Task: Copy each line below that includes "trial".

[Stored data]
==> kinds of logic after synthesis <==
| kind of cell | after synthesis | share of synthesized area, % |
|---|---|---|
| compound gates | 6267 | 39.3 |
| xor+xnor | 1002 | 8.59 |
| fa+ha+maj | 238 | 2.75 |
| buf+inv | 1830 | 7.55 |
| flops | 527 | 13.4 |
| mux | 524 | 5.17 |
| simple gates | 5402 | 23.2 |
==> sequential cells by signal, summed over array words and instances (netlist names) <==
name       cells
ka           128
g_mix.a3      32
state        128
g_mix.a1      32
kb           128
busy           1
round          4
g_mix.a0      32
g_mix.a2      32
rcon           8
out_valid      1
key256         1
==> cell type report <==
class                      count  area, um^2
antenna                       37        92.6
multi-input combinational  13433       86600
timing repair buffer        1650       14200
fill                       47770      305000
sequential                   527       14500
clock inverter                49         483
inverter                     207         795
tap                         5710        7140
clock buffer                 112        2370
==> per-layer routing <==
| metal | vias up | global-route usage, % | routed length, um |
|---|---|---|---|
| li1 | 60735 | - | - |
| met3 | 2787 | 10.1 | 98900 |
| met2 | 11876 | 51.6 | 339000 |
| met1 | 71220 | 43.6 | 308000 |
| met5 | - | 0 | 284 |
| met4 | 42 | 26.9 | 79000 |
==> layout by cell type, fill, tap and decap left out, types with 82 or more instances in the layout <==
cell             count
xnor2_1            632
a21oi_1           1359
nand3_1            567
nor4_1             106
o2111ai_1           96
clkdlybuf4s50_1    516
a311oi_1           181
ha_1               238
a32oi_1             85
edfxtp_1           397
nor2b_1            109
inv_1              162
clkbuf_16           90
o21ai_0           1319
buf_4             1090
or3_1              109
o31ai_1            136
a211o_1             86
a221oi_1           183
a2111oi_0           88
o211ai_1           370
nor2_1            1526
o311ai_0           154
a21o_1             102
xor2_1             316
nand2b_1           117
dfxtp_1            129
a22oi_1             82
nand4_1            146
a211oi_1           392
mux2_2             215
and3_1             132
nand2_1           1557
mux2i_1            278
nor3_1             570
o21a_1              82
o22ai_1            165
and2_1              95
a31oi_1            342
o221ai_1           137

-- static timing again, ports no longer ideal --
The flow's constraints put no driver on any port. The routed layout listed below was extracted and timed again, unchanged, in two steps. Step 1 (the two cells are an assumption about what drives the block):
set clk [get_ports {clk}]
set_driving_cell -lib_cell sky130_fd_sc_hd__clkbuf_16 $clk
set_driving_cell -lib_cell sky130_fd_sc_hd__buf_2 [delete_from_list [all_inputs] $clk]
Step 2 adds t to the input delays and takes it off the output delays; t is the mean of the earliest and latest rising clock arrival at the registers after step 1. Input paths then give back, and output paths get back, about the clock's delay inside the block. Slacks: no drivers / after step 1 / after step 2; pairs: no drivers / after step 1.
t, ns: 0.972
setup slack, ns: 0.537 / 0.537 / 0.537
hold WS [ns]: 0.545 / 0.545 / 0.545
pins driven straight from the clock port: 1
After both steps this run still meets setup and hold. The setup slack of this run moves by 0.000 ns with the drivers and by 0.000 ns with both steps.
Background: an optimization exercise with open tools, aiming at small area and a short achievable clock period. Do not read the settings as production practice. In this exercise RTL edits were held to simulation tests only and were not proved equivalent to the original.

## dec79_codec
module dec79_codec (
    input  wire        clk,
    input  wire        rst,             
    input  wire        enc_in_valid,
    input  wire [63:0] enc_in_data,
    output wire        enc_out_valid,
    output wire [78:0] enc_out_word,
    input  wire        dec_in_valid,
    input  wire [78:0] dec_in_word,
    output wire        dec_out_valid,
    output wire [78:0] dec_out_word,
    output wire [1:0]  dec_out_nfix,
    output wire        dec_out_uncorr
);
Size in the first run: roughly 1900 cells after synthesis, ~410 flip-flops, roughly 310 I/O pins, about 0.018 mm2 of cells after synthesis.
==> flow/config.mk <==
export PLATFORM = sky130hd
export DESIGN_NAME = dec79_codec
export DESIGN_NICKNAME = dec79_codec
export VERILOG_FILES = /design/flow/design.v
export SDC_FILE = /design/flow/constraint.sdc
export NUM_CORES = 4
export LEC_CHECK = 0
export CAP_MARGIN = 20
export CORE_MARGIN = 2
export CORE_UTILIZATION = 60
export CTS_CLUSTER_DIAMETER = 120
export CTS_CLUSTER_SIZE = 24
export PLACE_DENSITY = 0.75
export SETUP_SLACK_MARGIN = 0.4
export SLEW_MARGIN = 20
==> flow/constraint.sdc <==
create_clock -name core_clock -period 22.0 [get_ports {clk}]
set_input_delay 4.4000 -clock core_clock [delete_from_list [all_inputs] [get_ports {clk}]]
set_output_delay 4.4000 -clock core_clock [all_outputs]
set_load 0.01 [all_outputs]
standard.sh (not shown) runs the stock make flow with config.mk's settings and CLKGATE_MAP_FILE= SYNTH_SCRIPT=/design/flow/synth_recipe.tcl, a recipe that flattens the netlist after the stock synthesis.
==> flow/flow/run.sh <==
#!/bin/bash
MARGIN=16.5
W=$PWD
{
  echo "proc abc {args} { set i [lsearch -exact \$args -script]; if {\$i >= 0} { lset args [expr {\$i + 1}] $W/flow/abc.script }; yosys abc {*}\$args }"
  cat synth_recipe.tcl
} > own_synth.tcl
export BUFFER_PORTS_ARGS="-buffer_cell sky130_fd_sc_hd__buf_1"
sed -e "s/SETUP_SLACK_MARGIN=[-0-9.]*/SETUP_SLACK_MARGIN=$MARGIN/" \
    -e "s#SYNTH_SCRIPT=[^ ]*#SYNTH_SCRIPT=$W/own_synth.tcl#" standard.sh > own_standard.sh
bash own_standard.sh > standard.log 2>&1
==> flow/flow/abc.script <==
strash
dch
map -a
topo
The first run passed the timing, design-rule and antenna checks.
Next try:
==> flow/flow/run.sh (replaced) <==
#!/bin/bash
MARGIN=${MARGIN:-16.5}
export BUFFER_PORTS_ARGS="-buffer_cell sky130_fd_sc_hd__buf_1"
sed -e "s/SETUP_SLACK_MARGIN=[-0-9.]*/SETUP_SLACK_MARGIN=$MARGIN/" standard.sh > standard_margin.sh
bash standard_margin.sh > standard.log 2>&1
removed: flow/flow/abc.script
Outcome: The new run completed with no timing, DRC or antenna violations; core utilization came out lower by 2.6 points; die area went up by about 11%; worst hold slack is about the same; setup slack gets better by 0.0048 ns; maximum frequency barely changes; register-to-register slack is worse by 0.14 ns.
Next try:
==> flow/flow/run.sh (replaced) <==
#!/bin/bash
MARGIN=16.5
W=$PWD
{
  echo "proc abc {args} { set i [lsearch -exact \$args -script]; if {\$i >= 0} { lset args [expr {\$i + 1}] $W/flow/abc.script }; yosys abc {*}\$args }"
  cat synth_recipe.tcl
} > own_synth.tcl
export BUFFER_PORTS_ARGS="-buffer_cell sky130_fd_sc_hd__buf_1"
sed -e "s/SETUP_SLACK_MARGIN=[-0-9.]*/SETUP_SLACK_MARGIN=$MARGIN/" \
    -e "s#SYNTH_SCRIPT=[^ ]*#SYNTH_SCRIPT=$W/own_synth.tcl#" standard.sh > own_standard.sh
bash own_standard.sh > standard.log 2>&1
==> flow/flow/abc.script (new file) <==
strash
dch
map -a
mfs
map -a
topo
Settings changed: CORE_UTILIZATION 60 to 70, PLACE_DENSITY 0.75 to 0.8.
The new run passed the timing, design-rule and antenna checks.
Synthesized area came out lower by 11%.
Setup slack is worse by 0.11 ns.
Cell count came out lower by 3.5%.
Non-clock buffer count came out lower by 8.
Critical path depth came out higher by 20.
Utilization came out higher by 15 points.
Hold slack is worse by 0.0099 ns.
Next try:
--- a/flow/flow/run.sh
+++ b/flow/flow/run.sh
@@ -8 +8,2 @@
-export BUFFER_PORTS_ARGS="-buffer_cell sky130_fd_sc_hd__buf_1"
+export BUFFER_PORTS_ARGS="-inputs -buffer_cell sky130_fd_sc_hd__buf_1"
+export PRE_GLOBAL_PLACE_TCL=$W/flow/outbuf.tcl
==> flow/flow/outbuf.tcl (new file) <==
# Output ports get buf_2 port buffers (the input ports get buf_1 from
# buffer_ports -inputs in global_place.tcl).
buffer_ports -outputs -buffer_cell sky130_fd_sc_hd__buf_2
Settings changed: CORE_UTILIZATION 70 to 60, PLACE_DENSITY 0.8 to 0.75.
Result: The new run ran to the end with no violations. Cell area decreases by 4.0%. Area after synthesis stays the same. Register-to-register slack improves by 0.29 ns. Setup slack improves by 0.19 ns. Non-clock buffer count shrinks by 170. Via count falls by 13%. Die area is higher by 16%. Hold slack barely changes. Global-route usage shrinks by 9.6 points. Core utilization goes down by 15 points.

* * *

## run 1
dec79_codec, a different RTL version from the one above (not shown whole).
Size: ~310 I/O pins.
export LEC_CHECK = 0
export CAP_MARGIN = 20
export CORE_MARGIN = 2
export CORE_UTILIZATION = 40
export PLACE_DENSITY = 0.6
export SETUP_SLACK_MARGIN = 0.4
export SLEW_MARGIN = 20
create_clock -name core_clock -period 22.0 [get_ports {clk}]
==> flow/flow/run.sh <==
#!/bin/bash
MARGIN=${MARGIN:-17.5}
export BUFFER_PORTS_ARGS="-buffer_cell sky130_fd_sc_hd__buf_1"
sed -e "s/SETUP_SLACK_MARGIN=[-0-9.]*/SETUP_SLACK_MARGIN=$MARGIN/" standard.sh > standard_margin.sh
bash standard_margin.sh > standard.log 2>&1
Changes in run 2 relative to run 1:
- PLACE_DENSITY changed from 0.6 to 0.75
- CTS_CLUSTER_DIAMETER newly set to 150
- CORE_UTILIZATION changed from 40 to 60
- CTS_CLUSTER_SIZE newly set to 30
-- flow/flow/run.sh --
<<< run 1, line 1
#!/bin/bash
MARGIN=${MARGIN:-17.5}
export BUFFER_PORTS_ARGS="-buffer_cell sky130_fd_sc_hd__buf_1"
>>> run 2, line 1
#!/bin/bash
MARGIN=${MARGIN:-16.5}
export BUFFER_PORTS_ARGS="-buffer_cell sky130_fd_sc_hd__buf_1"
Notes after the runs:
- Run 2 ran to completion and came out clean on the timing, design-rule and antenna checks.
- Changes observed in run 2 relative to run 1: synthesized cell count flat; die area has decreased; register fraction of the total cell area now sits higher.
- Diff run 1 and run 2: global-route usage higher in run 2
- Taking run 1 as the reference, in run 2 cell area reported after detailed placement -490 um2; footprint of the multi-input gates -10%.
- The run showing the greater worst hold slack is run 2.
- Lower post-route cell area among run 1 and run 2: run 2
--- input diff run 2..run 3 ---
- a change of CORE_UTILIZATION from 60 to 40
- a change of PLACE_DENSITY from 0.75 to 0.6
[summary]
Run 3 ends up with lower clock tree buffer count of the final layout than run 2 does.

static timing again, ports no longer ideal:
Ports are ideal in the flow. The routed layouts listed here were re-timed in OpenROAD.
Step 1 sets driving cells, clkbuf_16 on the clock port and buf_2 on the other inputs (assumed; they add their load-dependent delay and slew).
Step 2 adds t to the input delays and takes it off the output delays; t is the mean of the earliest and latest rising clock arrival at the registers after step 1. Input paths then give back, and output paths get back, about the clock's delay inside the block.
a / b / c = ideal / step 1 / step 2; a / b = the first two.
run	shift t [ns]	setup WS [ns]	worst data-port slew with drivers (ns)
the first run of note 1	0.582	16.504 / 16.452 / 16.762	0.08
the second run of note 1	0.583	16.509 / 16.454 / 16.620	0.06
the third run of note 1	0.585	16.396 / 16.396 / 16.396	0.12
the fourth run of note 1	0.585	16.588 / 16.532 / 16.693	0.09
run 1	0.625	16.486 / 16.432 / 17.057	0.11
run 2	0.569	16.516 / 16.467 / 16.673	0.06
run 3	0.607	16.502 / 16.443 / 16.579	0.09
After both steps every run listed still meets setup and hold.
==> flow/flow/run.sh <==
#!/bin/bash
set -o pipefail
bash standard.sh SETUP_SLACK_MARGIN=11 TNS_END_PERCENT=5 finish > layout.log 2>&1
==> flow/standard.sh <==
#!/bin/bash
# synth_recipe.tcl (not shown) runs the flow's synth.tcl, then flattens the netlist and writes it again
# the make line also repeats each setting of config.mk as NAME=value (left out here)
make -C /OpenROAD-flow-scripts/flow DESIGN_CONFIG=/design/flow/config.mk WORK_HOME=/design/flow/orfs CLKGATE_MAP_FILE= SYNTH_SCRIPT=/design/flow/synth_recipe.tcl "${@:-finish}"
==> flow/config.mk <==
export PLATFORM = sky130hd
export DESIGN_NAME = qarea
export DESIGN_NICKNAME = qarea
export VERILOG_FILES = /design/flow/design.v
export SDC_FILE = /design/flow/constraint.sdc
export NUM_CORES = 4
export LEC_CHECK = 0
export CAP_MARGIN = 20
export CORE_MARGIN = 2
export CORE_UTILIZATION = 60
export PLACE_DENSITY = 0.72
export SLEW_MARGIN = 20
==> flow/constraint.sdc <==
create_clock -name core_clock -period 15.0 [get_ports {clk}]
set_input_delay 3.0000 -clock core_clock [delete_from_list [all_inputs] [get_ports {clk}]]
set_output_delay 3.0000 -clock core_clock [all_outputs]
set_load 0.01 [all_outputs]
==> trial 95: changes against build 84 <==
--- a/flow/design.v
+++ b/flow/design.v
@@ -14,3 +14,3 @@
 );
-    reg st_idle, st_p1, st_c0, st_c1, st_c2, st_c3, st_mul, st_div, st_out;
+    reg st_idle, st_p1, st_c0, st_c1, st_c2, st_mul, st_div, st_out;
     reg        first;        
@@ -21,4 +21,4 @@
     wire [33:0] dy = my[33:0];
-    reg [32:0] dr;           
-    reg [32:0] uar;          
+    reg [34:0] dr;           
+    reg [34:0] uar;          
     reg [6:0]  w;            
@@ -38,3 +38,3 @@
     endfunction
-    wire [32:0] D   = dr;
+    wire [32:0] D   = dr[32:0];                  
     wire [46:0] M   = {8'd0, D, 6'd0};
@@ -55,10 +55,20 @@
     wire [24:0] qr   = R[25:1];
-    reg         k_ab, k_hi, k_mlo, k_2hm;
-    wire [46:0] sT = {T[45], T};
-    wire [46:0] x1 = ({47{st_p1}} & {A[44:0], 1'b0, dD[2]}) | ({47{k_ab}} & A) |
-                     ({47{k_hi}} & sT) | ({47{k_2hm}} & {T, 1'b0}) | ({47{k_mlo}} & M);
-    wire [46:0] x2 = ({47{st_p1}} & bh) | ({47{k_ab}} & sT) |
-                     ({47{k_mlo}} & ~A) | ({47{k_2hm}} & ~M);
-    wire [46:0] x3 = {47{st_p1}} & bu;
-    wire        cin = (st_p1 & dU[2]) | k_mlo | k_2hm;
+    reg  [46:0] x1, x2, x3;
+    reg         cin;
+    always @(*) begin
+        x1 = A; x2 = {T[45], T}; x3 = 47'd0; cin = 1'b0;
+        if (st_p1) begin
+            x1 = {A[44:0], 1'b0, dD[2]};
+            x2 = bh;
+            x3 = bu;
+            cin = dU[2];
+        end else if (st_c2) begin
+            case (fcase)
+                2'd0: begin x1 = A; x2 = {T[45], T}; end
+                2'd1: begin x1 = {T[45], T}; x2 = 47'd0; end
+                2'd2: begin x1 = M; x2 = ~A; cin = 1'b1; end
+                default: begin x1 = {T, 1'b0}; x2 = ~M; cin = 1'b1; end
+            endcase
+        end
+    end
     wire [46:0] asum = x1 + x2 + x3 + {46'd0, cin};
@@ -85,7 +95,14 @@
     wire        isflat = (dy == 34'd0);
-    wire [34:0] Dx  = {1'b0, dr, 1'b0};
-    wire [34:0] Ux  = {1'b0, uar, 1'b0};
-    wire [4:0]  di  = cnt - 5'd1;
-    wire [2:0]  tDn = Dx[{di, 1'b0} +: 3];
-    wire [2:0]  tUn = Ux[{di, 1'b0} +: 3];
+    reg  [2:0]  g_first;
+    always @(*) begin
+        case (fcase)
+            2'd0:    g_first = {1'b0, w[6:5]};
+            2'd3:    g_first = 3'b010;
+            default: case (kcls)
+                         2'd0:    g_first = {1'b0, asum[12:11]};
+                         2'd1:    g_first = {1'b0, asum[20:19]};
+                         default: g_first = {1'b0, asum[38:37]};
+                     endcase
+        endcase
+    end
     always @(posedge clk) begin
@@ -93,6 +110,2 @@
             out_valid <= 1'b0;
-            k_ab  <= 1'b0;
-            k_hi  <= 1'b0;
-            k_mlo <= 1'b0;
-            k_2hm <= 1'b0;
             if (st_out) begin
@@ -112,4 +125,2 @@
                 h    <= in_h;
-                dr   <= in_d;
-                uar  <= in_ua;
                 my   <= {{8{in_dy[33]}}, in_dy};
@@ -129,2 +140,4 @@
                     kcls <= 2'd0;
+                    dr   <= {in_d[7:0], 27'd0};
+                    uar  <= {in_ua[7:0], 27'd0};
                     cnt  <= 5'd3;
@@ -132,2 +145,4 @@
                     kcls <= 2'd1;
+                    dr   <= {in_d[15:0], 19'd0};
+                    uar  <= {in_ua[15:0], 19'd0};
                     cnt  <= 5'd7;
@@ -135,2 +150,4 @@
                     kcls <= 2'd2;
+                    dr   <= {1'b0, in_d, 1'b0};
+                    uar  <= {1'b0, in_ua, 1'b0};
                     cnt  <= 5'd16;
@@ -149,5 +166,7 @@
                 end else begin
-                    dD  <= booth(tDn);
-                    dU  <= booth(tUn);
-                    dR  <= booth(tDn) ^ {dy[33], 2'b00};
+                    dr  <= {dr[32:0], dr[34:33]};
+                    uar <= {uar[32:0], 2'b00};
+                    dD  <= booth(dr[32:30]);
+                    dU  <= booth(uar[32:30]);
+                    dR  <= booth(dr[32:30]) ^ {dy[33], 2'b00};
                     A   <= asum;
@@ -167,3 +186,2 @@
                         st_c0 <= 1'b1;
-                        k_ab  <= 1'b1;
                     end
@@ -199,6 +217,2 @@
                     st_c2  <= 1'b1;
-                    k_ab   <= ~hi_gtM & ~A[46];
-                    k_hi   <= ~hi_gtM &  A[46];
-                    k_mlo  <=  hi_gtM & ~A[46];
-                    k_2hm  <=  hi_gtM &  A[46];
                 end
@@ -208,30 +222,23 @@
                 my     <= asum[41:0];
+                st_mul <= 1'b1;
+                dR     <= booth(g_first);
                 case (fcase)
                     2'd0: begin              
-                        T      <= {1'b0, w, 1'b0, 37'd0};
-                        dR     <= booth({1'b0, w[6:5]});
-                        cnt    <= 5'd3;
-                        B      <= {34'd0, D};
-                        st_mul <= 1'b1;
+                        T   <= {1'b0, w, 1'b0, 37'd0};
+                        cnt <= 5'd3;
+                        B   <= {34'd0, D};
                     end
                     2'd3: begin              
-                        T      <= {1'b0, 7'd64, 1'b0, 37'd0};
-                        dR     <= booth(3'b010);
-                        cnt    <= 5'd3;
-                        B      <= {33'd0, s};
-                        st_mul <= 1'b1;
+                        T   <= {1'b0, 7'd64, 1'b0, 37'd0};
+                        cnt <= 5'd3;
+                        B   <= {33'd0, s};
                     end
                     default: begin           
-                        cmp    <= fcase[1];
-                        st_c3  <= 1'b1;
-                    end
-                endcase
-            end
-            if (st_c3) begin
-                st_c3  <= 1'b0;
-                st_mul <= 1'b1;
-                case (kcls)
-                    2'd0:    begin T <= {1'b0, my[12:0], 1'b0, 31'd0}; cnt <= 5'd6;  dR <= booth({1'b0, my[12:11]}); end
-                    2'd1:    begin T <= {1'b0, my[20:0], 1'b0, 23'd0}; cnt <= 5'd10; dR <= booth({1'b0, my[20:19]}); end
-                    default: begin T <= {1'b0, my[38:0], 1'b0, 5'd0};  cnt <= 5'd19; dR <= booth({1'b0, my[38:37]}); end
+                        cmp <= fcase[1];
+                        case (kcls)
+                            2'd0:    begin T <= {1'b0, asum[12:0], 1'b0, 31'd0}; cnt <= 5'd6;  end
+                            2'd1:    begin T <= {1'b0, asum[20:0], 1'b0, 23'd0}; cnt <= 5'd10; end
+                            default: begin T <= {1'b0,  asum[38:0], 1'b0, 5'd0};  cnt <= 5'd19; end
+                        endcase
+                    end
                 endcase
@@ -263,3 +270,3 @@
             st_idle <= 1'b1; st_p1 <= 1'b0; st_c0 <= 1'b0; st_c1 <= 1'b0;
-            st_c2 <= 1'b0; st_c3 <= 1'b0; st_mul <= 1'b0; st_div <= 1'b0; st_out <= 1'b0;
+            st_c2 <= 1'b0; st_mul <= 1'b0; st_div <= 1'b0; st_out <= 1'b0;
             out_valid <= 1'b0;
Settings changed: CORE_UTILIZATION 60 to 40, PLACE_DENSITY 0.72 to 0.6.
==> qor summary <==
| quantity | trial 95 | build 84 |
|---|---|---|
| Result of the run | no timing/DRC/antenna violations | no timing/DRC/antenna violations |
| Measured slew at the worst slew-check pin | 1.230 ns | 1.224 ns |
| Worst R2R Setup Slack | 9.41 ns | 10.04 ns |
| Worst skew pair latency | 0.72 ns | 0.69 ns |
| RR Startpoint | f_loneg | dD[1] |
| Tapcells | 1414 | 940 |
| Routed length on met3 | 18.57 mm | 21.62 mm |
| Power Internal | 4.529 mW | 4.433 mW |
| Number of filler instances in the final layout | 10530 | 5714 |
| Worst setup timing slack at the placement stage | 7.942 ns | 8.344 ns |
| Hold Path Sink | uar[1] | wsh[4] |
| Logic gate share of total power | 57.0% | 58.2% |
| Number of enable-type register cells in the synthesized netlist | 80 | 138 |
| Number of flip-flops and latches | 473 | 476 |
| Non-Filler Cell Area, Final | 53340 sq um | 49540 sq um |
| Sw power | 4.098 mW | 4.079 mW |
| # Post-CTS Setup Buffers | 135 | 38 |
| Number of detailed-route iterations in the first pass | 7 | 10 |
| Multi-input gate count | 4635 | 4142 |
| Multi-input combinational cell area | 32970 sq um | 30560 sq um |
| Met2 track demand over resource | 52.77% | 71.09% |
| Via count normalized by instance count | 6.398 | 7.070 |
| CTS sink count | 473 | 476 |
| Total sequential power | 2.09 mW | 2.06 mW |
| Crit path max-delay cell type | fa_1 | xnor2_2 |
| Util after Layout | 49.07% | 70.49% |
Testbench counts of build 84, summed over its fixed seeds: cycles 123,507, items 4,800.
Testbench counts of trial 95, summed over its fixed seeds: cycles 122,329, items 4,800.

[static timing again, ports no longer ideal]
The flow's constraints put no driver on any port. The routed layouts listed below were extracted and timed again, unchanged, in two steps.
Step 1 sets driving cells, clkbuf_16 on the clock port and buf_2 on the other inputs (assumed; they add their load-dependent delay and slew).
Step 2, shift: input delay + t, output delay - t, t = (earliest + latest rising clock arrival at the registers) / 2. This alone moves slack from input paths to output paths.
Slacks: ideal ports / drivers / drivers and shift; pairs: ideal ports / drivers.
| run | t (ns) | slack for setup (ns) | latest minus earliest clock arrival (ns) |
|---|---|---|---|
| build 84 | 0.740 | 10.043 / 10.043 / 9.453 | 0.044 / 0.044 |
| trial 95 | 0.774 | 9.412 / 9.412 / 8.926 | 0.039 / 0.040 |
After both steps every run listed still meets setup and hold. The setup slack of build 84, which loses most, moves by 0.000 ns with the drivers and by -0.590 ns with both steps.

Output below:
==> trial 95: changes against build 84 <==
| quantity | trial 95 | build 84 |
Testbench counts of trial 95, summed over its fixed seeds: cycles 122,329, items 4,800.
| trial 95 | 0.774 | 9.412 / 9.412 / 8.926 | 0.039 / 0.040 |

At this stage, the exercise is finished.